NMDA Receptor Transmembrane Domain: Structure and Mechanism of Ion Selectivity

Abstract

NMDA receptors (NMDARs) are iGluR subfamilies that are activated during synaptic transmission. The voltage dependence of NMDARs differentiates them from other iGluRs: at typical neuronal resting voltages, NMDAR channels are mostly blocked by Mg2+, but when membrane voltage is depolarized, Mg2+ block is relieved, resulting in Ca2+ influx through NMDAR at postsynaptic sites. The mechanisms, by which NMDARs select Ca2+ for permeation over all other physiological ions, while binding Mg2+ and restricting its permeation, are not well understood.Recently, partially resolved medium-resolution structures of an NMDAR tetramer were published. The structures tremendously improve our knowledge and understanding of the architecture and design of the NMDARs. Yet, one of the key structural features, namely the ion selectivity filter and parts of the pore region of the ion channel itself, are missing from these structures.

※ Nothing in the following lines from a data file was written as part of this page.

<file path="design/flow/run.sh">
#!/bin/bash
# the make line also repeats each setting of config.mk as NAME=value (left out here)
make -C /OpenROAD-flow-scripts/flow DESIGN_CONFIG=/design/flow/config.mk WORK_HOME=/design/flow/orfs CLKGATE_MAP_FILE= finish
</file>
run A:
## ALU
module ALU(
    input logic CLK,
    input logic RST,
    input logic ACT,
    input logic[3:0]  OP,
    input logic[1:0]  MOVI,
    input logic[31:0] REG_A,
    input logic[31:0] REG_B,
    input logic[31:0] MEM,
    input logic[31:0] IMM,
    output logic[31:0] DATA,
    output logic       RDY,
    output logic       VLD
);
    typedef enum logic [1:0] {
        INIT,
        FIRST_STAGE,
        MUL_FIRST_STAGE,
        MUL_SECOND_STAGE
    } state_type;
    state_type state_curr;
    state_type state_next;
    logic[31:0] operand_A;
    logic[31:0] operand_B;
    logic[31:0] norm_res;
    logic[31:0] norm_reg;
    logic[63:0] mult_res;
    logic       mult_req;
    always_comb begin
        case (state_curr)
            INIT:
                if (ACT) begin
                    if (mult_req)
                        state_next = MUL_FIRST_STAGE;
                    else
                        state_next = FIRST_STAGE;
                end else
                     state_next = INIT;
            FIRST_STAGE:      state_next = INIT;
            MUL_FIRST_STAGE:  state_next = MUL_SECOND_STAGE;
  ...
For scale: about 6500 cells after synthesis, roughly 98 flip-flops, ~170 I/O pins, about 47000 sq um of cells after synthesis.
Settings: LEC_CHECK=0, ABC_AREA=1, CAP_MARGIN=5, CORE_MARGIN=2, CORE_UTILIZATION=72, CTS_CLUSTER_DIAMETER=29, SETUP_SLACK_MARGIN=0.28, SLEW_MARGIN=20; clock period 3.56 ns.
run.sh (not shown) runs the stock make flow with config.mk's settings and CLKGATE_MAP_FILE=.
Tool error GRT-0116 stopped run A during global routing; no final results.
## JK
==> flow/design.v (excerpt) <==
module money_clicker(clk, rst, key_data, key_valid, tick, money, asset, HEX0, HEX1, HEX2, HEX3, HEX4, HEX5);
	input clk;
	input rst;
	input [7:0] key_data;
	input key_valid;
	input tick;
	output [39:0] money;
	output [7:0] asset;
	output [6:0] HEX0, HEX1, HEX2, HEX3, HEX4, HEX5;
	wire [3:0] Millions;
	wire [3:0] HundredThousands;
	wire [3:0] TenThousands;
	wire [3:0] Thousands;
	wire [3:0] Hundreds;
	wire [3:0] Tens;
	wire [3:0] Ones;
	wire click, buy, upgradeClick, one, two, three, four, five, six, seven, eight;
	wire [7:0] prev_data;
	wire selection;
	binaryToBCD convert (money[39:0], Millions[3:0], HundredThousands[3:0], TenThousands[3:0], Thousands[3:0], Hundreds[3:0], Tens[3:0], Ones[3:0]);
	hexDecoder H0(Ones[3:0], HEX0);
	hexDecoder H1(Tens[3:0], HEX1);
	hexDecoder H2(Hundreds[3:0], HEX2);
	hexDecoder H3(Thousands[3:0], HEX3);
	hexDecoder H4(TenThousands[3:0], HEX4);
	hexDecoder H5(HundredThousands[3:0], HEX5);
	prevData prev(clk, rst, key_valid, key_data, prev_data);
	logicController control(clk, rst, key_data, key_valid, click, buy, one, two, three, four, five, six, seven, eight, selection, upgradeClick);
	logicDatapath datapath(clk, rst, tick, money, prev_data, asset, click, buy, upgradeClick, one, two, three, four, five, six, seven, eight);
endmodule
Size in the first run: ~3,400 cells after synthesis, roughly 150 flip-flops.
Settings: LEC_CHECK=0, ABC_AREA=1, CAP_MARGIN=20, CORE_MARGIN=2, CORE_UTILIZATION=72, CTS_CLUSTER_DIAMETER=209, PLACE_DENSITY=0.37, SETUP_SLACK_MARGIN=4.01, SLEW_MARGIN=20; clock period 15.3 ns.
run.sh (not shown) runs the stock make flow with config.mk's settings and CLKGATE_MAP_FILE=.
Tool error GRT-0116 stopped JK during global routing; no final results.
Input changes introduced in MS (baseline for comparison: JK):
- CORE_UTILIZATION now 66, was 72
- SETUP_SLACK_MARGIN now -1.27, was 4.01
- CTS_CLUSTER_DIAMETER no longer set, was 209
- ABC_AREA no longer set, was 1
- PLACE_DENSITY no longer set, was 0.37
- the clock period (ns, I/O delays scaled along) now 19.3, was 15.3
Results
From the logs: MS reached the end of the flow and failed the layout checks with negative setup slack.
In MS relative to JK, cell count in the Yosys report had gone up by a few percent.
Synthesized-area fraction occupied by adder cells: MS vs JK down 1.6 points
Cmp JK and MS / count of mapped cells out of synthesis / lower: JK
In the flow results for JK and MS, the floorplan core area is larger on MS.

========
Starting RTL as in the previous note.
clock: 14.9 ns
lec_check: 0
cap_margin: 25
core_aspect_ratio: 1.63
core_margin: 2
core_utilization: 72
cts_cluster_size: 78
gpl_routability_driven: 1
max_routing_layer: met5
min_routing_layer: met1
setup_slack_margin: -1.52
slew_margin: 20
The first run stopped in clock tree synthesis with DPL-0038.
Edit:
Settings changed: CORE_UTILIZATION 72 to 20, CTS_CLUSTER_DIAMETER set to 86, GPL_TIMING_DRIVEN set to 0, MIN_ROUTING_LAYER met1 to met2, PLACE_DENSITY_LB_ADDON set to 0.03, SETUP_SLACK_MARGIN -1.52 to 1.11.
Clock period 14.9 ns to 13.3 ns, I/O delays scaled along.
The new run completed, yet does not pass: setup timing.
Synthesized cell count is unchanged.
Die area is higher to 3.5 times its value.
Synthesized area does not change.
Edit:
Settings changed: ABC_AREA set to 1, CAP_MARGIN 25 to 20, CORE_ASPECT_RATIO 1.63 to 0.5, CORE_UTILIZATION 20 to 64, CTS_CLUSTER_DIAMETER 86 to 358, CTS_CLUSTER_SIZE 78 to 96, GPL_ROUTABILITY_DRIVEN 1 to unset, GPL_TIMING_DRIVEN 0 to unset, MAX_ROUTING_LAYER met5 to unset, MIN_ROUTING_LAYER met2 to unset, PLACE_DENSITY set to 0.42, PLACE_DENSITY_LB_ADDON 0.03 to unset, SETUP_SLACK_MARGIN 1.11 to unset.
Effect:
- With this change the flow aborted during global routing with GRT-0228
- synthesized cell count goes down by 5.0%
- die size went down by 73%
- area after synthesis drops by 15%
Edit:
Settings changed: CORE_ASPECT_RATIO 0.5 to unset, CORE_UTILIZATION 64 to 67, CTS_CLUSTER_DIAMETER 358 to unset, PLACE_DENSITY 0.42 to unset.
Clock period 13.3 ns to 31.3 ns, I/O delays scaled along.
The new run completed without violations.
Die area falls by 4.6%.
Synthesized area stays the same.
Synthesized cell count stays the same.

========
== build 91 ==
money_clicker again, from the RTL that the note above started with.
Design money_clicker, start of the top module:
module money_clicker(clk, rst, key_data, key_valid, tick, money, asset, HEX0, HEX1, HEX2, HEX3, HEX4, HEX5);
	input clk;
	input rst;
	input [7:0] key_data;
	input key_valid;
	input tick;
	output [39:0] money;
	output [7:0] asset;
	output [6:0] HEX0, HEX1, HEX2, HEX3, HEX4, HEX5;
	wire [3:0] Millions;
	wire [3:0] HundredThousands;
	wire [3:0] TenThousands;
	wire [3:0] Thousands;
	wire [3:0] Hundreds;
	wire [3:0] Tens;
	wire [3:0] Ones;
	wire click, buy, upgradeClick, one, two, three, four, five, six, seven, eight;
	wire [7:0] prev_data;
	wire selection;
	binaryToBCD convert (money[39:0], Millions[3:0], HundredThousands[3:0], TenThousands[3:0], Thousands[3:0], Hundreds[3:0], Tens[3:0], Ones[3:0]);
	hexDecoder H0(Ones[3:0], HEX0);
	hexDecoder H1(Tens[3:0], HEX1);
	hexDecoder H2(Hundreds[3:0], HEX2);
	hexDecoder H3(Thousands[3:0], HEX3);
	hexDecoder H4(TenThousands[3:0], HEX4);
	hexDecoder H5(HundredThousands[3:0], HEX5);
	prevData prev(clk, rst, key_valid, key_data, prev_data);
	logicController control(clk, rst, key_data, key_valid, click, buy, one, two, three, four, five, six, seven, eight, selection, upgradeClick);
	logicDatapath datapath(clk, rst, tick, money, prev_data, asset, click, buy, upgradeClick, one, two, three, four, five, six, seven, eight);
endmodule
==> flow/config.mk <==
export PLATFORM = sky130hd
export DESIGN_NAME = money_clicker
export DESIGN_NICKNAME = money_clicker
export VERILOG_FILES = /design/flow/design.v
export SDC_FILE = /design/flow/constraint.sdc
export NUM_CORES = 4
export LEC_CHECK = 0
export CAP_MARGIN = 25
export CORE_ASPECT_RATIO = 1.63
export CORE_MARGIN = 2
export CORE_UTILIZATION = 71
export CTS_CLUSTER_SIZE = 78
export GPL_ROUTABILITY_DRIVEN = 1
export MAX_ROUTING_LAYER = met5
export MIN_ROUTING_LAYER = met1
export SETUP_SLACK_MARGIN = 3.89
export SLEW_MARGIN = 20
==> flow/constraint.sdc <==
create_clock -name core_clock -period 13.1 [get_ports {clk}]
set_input_delay 2.6200 -clock core_clock [delete_from_list [all_inputs] [get_ports {clk}]]
set_output_delay 2.6200 -clock core_clock [all_outputs]
set_load 0.01 [all_outputs]
Build 91: aborted in clock tree synthesis (tool error)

This region of the protein has not been resolved also in the earlier high-resolution structure of an AMPAR, a closely related iGluR family member.Previously a successful homology model of the NMDAR TMD using one of the potassium channel family members, NaK channel as a template, was shown to have good agreements with available experimental data [Siegler et. al., Nat Neurosci 15: 406–13]. Given recently released NMDAR structures and our previously developed homology model, we are now in position to propose a high resolution NMDAR TMD model that is based on a hybrid structure. We performed extensive molecular dynamics (MD) and targeted MD simulations of our NMDAR TMD domain model in lipid bilayer and water. We demonstrate that our proposed structure is stable in simulations and has a well-formed binding site for Mg2+ and Ca2+.